# [Problem]
Pull out of the data below the stretch of lines bounded by the one containing "case (state_q)" and the one containing "ST_RUN) & lfsr_bit;", both bounds included, unchanged.

# [Records for the task]
____

[config.mk]
export PLATFORM = sky130hd
export DESIGN_NAME = pattern_test_controller_flat
export DESIGN_NICKNAME = d
export VERILOG_FILES = /design/src/rtl/pattern_test_controller_pkg.sv /design/src/rtl/pattern_test_controller_if.sv /design/src/rtl/pattern_test_controller_lfsr.sv /design/src/rtl/pattern_test_controller.sv /design/src/flat_wrapper.sv
export SDC_FILE = /design/constraint.sdc
export NUM_CORES = 1
export LEC_CHECK = 0
export ABC_AREA = 1
export CORE_MARGIN = 2
export CORE_UTILIZATION = 45
export DETAILED_ROUTE_END_ITERATION = 8
export GPL_TIMING_DRIVEN = 0
export HOLD_SLACK_MARGIN = 0.08
export PLACE_DENSITY = 0.71
export SLEW_MARGIN = 20
export SYNTH_ARGS = -nofsm -noshare
export SYNTH_HDL_FRONTEND = slang
export SYNTH_SLANG_ARGS = --single-unit
export TNS_END_PERCENT = 30
[constraint.sdc]
create_clock -name clk -period 2.2 [get_ports clk]
set_clock_uncertainty 0.15 [all_clocks]
set_input_delay 0.44 -clock clk [delete_from_list [all_inputs] [get_ports clk]]
set_output_delay 0.44 -clock clk [all_outputs]
set_load 0.02 [all_outputs]
[src/rtl/pattern_test_controller_pkg.sv]
// rtl/pattern_test_controller_pkg.sv - shared types and constants for the pattern test controller
package ptc_pkg;

  localparam int SEED_W = 5;

  // Feedback taps of the XNOR LFSR.
  localparam int TAP_HI = 4;
  localparam int TAP_LO = 2;

  // All-ones never leaves an XNOR LFSR, so that seed is swapped for all-zeros.
  localparam logic [SEED_W-1:0] SEED_LOCKUP = 5'b11111;
  localparam logic [SEED_W-1:0] SEED_SUBST  = 5'b00000;

  typedef enum logic [2:0] {
    ST_IDLE  = 3'd0,
    ST_SEED  = 3'd1,
    ST_RUN   = 3'd2,
    ST_DRAIN = 3'd3,
    ST_DONE  = 3'd4
  } ptc_state_e;

  function automatic logic [SEED_W-1:0] lfsr_next(input logic [SEED_W-1:0] s);
    return {s[SEED_W-2:0], ~(s[TAP_LO] ^ s[TAP_HI])};
  endfunction

  function automatic logic [SEED_W-1:0] seed_fix(input logic [SEED_W-1:0] s);
    return (s == SEED_LOCKUP) ? SEED_SUBST : s;
  endfunction

endpackage

[src/rtl/pattern_test_controller_if.sv]
// rtl/pattern_test_controller_if.sv - control and detector-side signal bundle
interface pattern_test_controller_if #(
  parameter int CNT_W = 8
) ();
  import ptc_pkg::*;

  logic              start;
  logic [SEED_W-1:0] seed;
  logic [CNT_W-1:0]  length;
  logic              busy;
  logic              done;
  logic              det_rst;
  logic              det_in;
  logic              det_en;
  logic              det_y;
  logic [CNT_W-1:0]  bit_count;
  logic [CNT_W-1:0]  match_count;

  // Controller side.
  modport slave (
    input  start, seed, length, det_y,
    output busy, done, det_rst, det_in, det_en, bit_count, match_count
  );

  // Test/CSR logic plus the detector.
  modport master (
    output start, seed, length, det_y,
    input  busy, done, det_rst, det_in, det_en, bit_count, match_count
  );

endinterface

[src/rtl/pattern_test_controller_lfsr.sv]
// rtl/pattern_test_controller_lfsr.sv - 5-bit XNOR shifter with synchronous load
module ptc_lfsr
  import ptc_pkg::*;
(
  input  logic              clk,
  input  logic              load,
  input  logic              shift,
  input  logic [SEED_W-1:0] seed,
  output logic              out
);

  logic [SEED_W-1:0] lfsr_q;
  logic [SEED_W-1:0] lfsr_d;

  // Load has priority over shift; otherwise hold.
  always_comb begin
    lfsr_d = lfsr_q;
    if (load) begin
      lfsr_d = seed;
    end else if (shift) begin
      lfsr_d = lfsr_next(lfsr_q);
    end
  end

  // LFSR register.
  always_ff @(posedge clk) begin
    lfsr_q <= lfsr_d;
  end

  assign out = lfsr_q[0];

endmodule

[src/rtl/pattern_test_controller.sv]
// rtl/pattern_test_controller.sv - LFSR self-test burst sequencer for the zero_one detector (option: PTC_STOP_ON_MATCH_EN)
module pattern_test_controller
  import ptc_pkg::*;
#(
  parameter int CNT_W = 8
) (
  input  logic                       clk,
  input  logic                       rst,
  pattern_test_controller_if.slave   bus
);

  ptc_state_e        state_q, state_d;
  logic [SEED_W-1:0] seed_q, seed_d;
  logic [CNT_W-1:0]  len_q, len_d;
  logic [CNT_W-1:0]  bit_cnt_q, bit_cnt_d;
  logic [CNT_W-1:0]  match_cnt_q, match_cnt_d;

  logic              lfsr_load;
  logic              lfsr_shift;
  logic [SEED_W-1:0] lfsr_seed;
  logic              lfsr_bit;
  logic              last_bit;
  logic              count_win;
  logic              hit;

  // Reset forces the LFSR to zero through its load path.
  assign lfsr_load  = ~rst | (state_q == ST_SEED);
  assign lfsr_shift = (state_q == ST_RUN);
  assign lfsr_seed  = ~rst ? '0 : seed_fix(seed_q);

  ptc_lfsr u_lfsr (
    .clk   (clk),
    .load  (lfsr_load),
    .shift (lfsr_shift),
    .seed  (lfsr_seed),
    .out   (lfsr_bit)
  );

  // Y lags its input bit by one cycle, so the first RUN cycle is skipped and DRAIN is included.
  assign count_win = ((state_q == ST_RUN) && (bit_cnt_q != '0)) || (state_q == ST_DRAIN);
  assign hit       = count_win & bus.det_y;
  assign last_bit  = ((bit_cnt_q + CNT_W'(1)) == len_q);

  // Next-state, counter and operand-latch logic.
  always_comb begin
    state_d     = state_q;
    seed_d      = seed_q;
    len_d       = len_q;
    bit_cnt_d   = bit_cnt_q;
    match_cnt_d = match_cnt_q;

`ifdef PTC_STOP_ON_MATCH_EN
    if (hit && (match_cnt_q == '0)) begin
      match_cnt_d = CNT_W'(1);
    end
`else
    if (hit && (match_cnt_q != '1)) begin
      match_cnt_d = match_cnt_q + CNT_W'(1);
    end
`endif

    case (state_q)
      ST_IDLE: begin
        if (bus.start) begin
          seed_d      = bus.seed;
          len_d       = bus.length;
          bit_cnt_d   = '0;
          match_cnt_d = '0;
          state_d     = ST_SEED;
        end
      end
      ST_SEED: begin
        state_d = (len_q == '0) ? ST_DONE : ST_RUN;
      end
      ST_RUN: begin
`ifdef PTC_STOP_ON_MATCH_EN
        if (hit) begin
          state_d = ST_DRAIN;
        end else begin
          bit_cnt_d = bit_cnt_q + CNT_W'(1);
          if (last_bit) begin
            state_d = ST_DRAIN;
          end
        end
`else
        bit_cnt_d = bit_cnt_q + CNT_W'(1);
        if (last_bit) begin
          state_d = ST_DRAIN;
        end
`endif
      end
      ST_DRAIN: begin
        state_d = ST_DONE;
      end
      ST_DONE: begin
        state_d = ST_IDLE;
      end
      default: begin
        state_d = ST_IDLE;
      end
    endcase
  end

  // State and counter registers with synchronous active-low reset.
  always_ff @(posedge clk) begin
    if (!rst) begin
      state_q     <= ST_IDLE;
      seed_q      <= '0;
      len_q       <= '0;
      bit_cnt_q   <= '0;
      match_cnt_q <= '0;
    end else begin
      state_q     <= state_d;
      seed_q      <= seed_d;
      len_q       <= len_d;
      bit_cnt_q   <= bit_cnt_d;
      match_cnt_q <= match_cnt_d;
    end
  end

  assign bus.busy        = (state_q != ST_IDLE);
  assign bus.done        = (state_q == ST_DONE);
  assign bus.det_rst     = ~rst | (state_q == ST_SEED);
  assign bus.det_en      = (state_q == ST_RUN);
  assign bus.det_in      = (state_q == ST_RUN) & lfsr_bit;
  assign bus.bit_count   = bit_cnt_q;
  assign bus.match_count = match_cnt_q;

endmodule

[src/flat_wrapper.sv]
// flat-port wrapper written by rule: the top's interface ports become plain ports
module pattern_test_controller_flat import ptc_pkg::*;
#(
  parameter int CNT_W = 8
)
  (clk, rst, bus_start, bus_seed, bus_length, bus_det_y, bus_busy, bus_done, bus_det_rst, bus_det_in, bus_det_en, bus_bit_count, bus_match_count);
  pattern_test_controller_if #(.CNT_W(CNT_W)) bus_i ();
  input  logic clk;
  input  logic rst;
  input wire logic [$bits(bus_i.start)-1:0] bus_start;
  input wire logic [$bits(bus_i.seed)-1:0] bus_seed;
  input wire logic [$bits(bus_i.length)-1:0] bus_length;
  input wire logic [$bits(bus_i.det_y)-1:0] bus_det_y;
  output wire logic [$bits(bus_i.busy)-1:0] bus_busy;
  output wire logic [$bits(bus_i.done)-1:0] bus_done;
  output wire logic [$bits(bus_i.det_rst)-1:0] bus_det_rst;
  output wire logic [$bits(bus_i.det_in)-1:0] bus_det_in;
  output wire logic [$bits(bus_i.det_en)-1:0] bus_det_en;
  output wire logic [$bits(bus_i.bit_count)-1:0] bus_bit_count;
  output wire logic [$bits(bus_i.match_count)-1:0] bus_match_count;
  assign bus_i.start = bus_start;
  assign bus_i.seed = bus_seed;
  assign bus_i.length = bus_length;
  assign bus_i.det_y = bus_det_y;
  assign bus_busy = bus_i.busy;
  assign bus_done = bus_i.done;
  assign bus_det_rst = bus_i.det_rst;
  assign bus_det_in = bus_i.det_in;
  assign bus_det_en = bus_i.det_en;
  assign bus_bit_count = bus_i.bit_count;
  assign bus_match_count = bus_i.match_count;
  pattern_test_controller #(.CNT_W(CNT_W)) u_core (.clk(clk), .rst(rst), .bus(bus_i));
endmodule
==> run metrics, run 1 <==
worst-skew pair later-pin latency=0.29 ns; htree depth=2; WL per Instance=12.21 um; Core ar.=4086 um^2; Hold EP=u_core.seed_q[4]; Hold Slack=0.3211 ns; Detailed Place HPWL=3357 um; routed vias=1,856; initial antenna violation count=0; CP peak stage delay=0.39 ns; Worst Path Required=1.61 ns; Worst EP arrival=1.51 ns; flops & latches, synth=37; P&R area growth vs syn=27.37%; Routability Congestion=0.8882; Static Leak=0.9540 nW; Buffers on Ports=36; crit path max-delay cell type=dfxtp_2; Seq/Total Area, Yosys=40.80%; I/O pins=38; ys flop type=dfxtp_1; final period utilization=95.33%; final setup fails=0; reg2reg setup slack=0.44 ns; initial core utilization=47.43%; post-synth net total=286; Post-synth ARST share=0%; clock slew at reported path FFs=0.08 ns; # DRC=0; final cell area excluding filler cells=2469 um^2; DRT Wirelength=4431 um; Reg2Reg Capture Point=u_core.state_q[0]; type of the worst setup path=reg2out; Hold WC Path Type=in2reg; total power draw=1.785 mW; Num CTS Buffers=5; final max-slew violation count=0; Synth top area share=33.05%; die extent in y=69.63 um; worst-path fanout max=6; min-delay src=rst; Gate Count Post-Synth=266; Fmax achieved=476.8 MHz; vias per cell=5.113; R2R depth=9; vias in the first global route=1,806; Layout Nets=332; RSZ-0062 raised after global routing=false; RR Startpoint=u_core.bus.bit_count[0]; 1st-iter DRT viols=87; clock period minus final worst setup slack=2.097 ns; Avg Inst Size Synth=7.286 um^2; row cnt=23; Fillers=398; placed cell count=352; layout cells sized above 1=12.46%; Crit path max-delay family=buffers and inverters; crit path cell chain=inv_2, nor3_4, buf_4, clkdlybuf4s15_1; largest net degree at the start of global routing=13; ranking of synthesized cells by area=dfxtp_1 (33%), nand2_1 (9.9%), edfxtp_1 (7.7%); first-pass GRT wire length=7907 um; EDFF count, synth=5; post-synth top area cell=dfxtp_1; crit start category=flip-flop; power density over the cells=723.2 nW/um^2; antenna cells=0; clock sink count=37; endpoints failing hold=0; CTS root buf=clkbuf_8; VDD IR max=0.3692 mV; post-detailed-route count of antenna-violating nets=0; CTS tree=built; Placement Cell Area=2361 um^2; Initial DRT Pass Iterations=4; Fin Setup TNS=0 ns; Ys Warns=0; DIE AREA=4848 um^2; status=completed; CP endpoint kind=output pin; Syn Std Cell Area=1938 um^2; Worst-Margin Slew=0.4421 ns; Synth cell types=36; number of max-cap violations=0; global-route usage over all layers=19.88%; clock tree buffer depth=2; CP Buf/Inv Count=3; Die Wd=69.63 um; Worst slew margin=70.53%; non-filler cells, final=363; Congestion Overflow GR=0; hold path cells=3
-- placed cells by master, fill, tap and decap left out, drive strengths merged, types with 6 or more instances in the layout --
cell type       n
nor3            7
o21ai          21
nand3          25
inv            39
clkbuf         11
nor2           19
nand2          56
nand4           6
dfxtp          32
clkdlybuf4s50  32
a21oi          29
buf             6
-- power breakdown --
part	leakage (nW)	switching [mW]	internal [mW]
clock	0.0445	0.240	0.255
combinational	0.595	0.278	0.179
sequential	0.315	0.0569	0.778
total	0.954	0.574	1.21
-- per-stage QoR --
step	utilization, %	setup WS, ns
3_5_place_dp	57.78	-0.1935
3_3_place_gp	57.78	-0.1791
6_report	60.41	0.1028
4_1_cts	60.56	0.01874
5_1_grt	60.41	0.02901
2_1_floorplan	-	0.3225
-- layer usage --
metal	routed length, um	track usage, %
met3	222	5.233
met1	2052	25.65
met5	0	0
met4	56	6.197
met2	2100	32.59
-- worst reg2reg max path: stages (launching register included) --
cell,delay (ns)
dfxtp_1,0.43
inv_1,0.13
ha_1,0.34
xnor2_1,0.14
nand2_1,0.07
nor2_1,0.10
nand2_1,0.05
nor2_1,0.09
nand3_1,0.10
a21oi_2,0.11
-- timing repair --
action                                  CTS  global route
pin swaps                                 1             0
gates resized for setup                   6             5
endpoints found under the setup margin    4             3
endpoints found under the hold margin     0             0
hold buffers                              0             0
setup buffers                             3             0
gates cloned                              0             0
-- logic make-up after synthesis --
| family | after synthesis | share of synthesized area, % |
|---|---|---|
| AND/OR/NAND/NOR | 119 | 29.83 |
| AO/OA/AOI/OAI | 55 | 14.91 |
| buffers and inverters | 45 | 9.361 |
| flip-flops | 37 | 40.80 |
| XOR/XNOR | 7 | 3.163 |
| adder cells (fa/ha/maj) | 3 | 1.937 |
-- cells in the mapped netlist, types with 4 or more instances --
master,n
inv_1,31
inv_2,7
nand2_1,51
nand3_1,24
dfxtp_1,32
nor3_1,5
xor2_1,4
a21oi_1,28
o21ai_1,4
nand4_1,6
edfxtp_1,5
nor2_1,15
nand2_2,4
o21ai_0,17
-- final cells by class --
cell class              count  area (um^2)  share of cell area [%]
well taps                  50        62.56                   2.534
multi-input cells         184        965.9                   39.13
inverters                  40        152.6                   6.183
repair buffers             39        371.6                   15.05
flip-flops and latches     37        793.3                   32.13
clock inverters             1        7.507                  0.3041
clock buffers               7        86.33                   3.497
plain buffers               5        28.78                   1.166
-- how the worst max path moves through the flow --
stage / from / end / slack (ns) / depth (start not counted)
final: u_core.state_q[1] / bus_det_en / 0.10 / 4
after global routing: u_core.state_q[1] / bus_det_en / 0.03 / 4
after detailed placement: u_core.state_q[1] / bus_det_in / -0.19 / 5
after global placement: u_core.state_q[1] / bus_det_in / -0.18 / 5
after CTS: u_core.state_q[1] / bus_det_in / 0.02 / 5
after floorplan: u_core.state_q[1] / bus_det_in / 0.32 / 4
-- sequential cells by signal, indices dropped and copies added (netlist names) --
signal	count
u_core.u_lfsr.lfsr_q	5
u_core.len_q	8
u_core.seed_q	5
u_core.state_q	3
u_core.bus.match_count	8
u_core.bus.bit_count	8
(Power assumes the default switching activity.)
==> run 2, diff against run 1 <==
Settings changed: CAP_MARGIN set to 20, CTS_CLUSTER_SIZE set to 40.
==> results of run 2 <==
The final DEF is identical to that of run 1; final timing and power are the same.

____

# [Result below]
    case (state_q)
      ST_IDLE: begin
        if (bus.start) begin
          seed_d      = bus.seed;
          len_d       = bus.length;
          bit_cnt_d   = '0;
          match_cnt_d = '0;
          state_d     = ST_SEED;
        end
      end
      ST_SEED: begin
        state_d = (len_q == '0) ? ST_DONE : ST_RUN;
      end
      ST_RUN: begin
`ifdef PTC_STOP_ON_MATCH_EN
        if (hit) begin
          state_d = ST_DRAIN;
        end else begin
          bit_cnt_d = bit_cnt_q + CNT_W'(1);
          if (last_bit) begin
            state_d = ST_DRAIN;
          end
        end
`else
        bit_cnt_d = bit_cnt_q + CNT_W'(1);
        if (last_bit) begin
          state_d = ST_DRAIN;
        end
`endif
      end
      ST_DRAIN: begin
        state_d = ST_DONE;
      end
      ST_DONE: begin
        state_d = ST_IDLE;
      end
      default: begin
        state_d = ST_IDLE;
      end
    endcase
  end

  // State and counter registers with synchronous active-low reset.
  always_ff @(posedge clk) begin
    if (!rst) begin
      state_q     <= ST_IDLE;
      seed_q      <= '0;
      len_q       <= '0;
      bit_cnt_q   <= '0;
      match_cnt_q <= '0;
    end else begin
      state_q     <= state_d;
      seed_q      <= seed_d;
      len_q       <= len_d;
      bit_cnt_q   <= bit_cnt_d;
      match_cnt_q <= match_cnt_d;
    end
  end

  assign bus.busy        = (state_q != ST_IDLE);
  assign bus.done        = (state_q == ST_DONE);
  assign bus.det_rst     = ~rst | (state_q == ST_SEED);
  assign bus.det_en      = (state_q == ST_RUN);
  assign bus.det_in      = (state_q == ST_RUN) & lfsr_bit;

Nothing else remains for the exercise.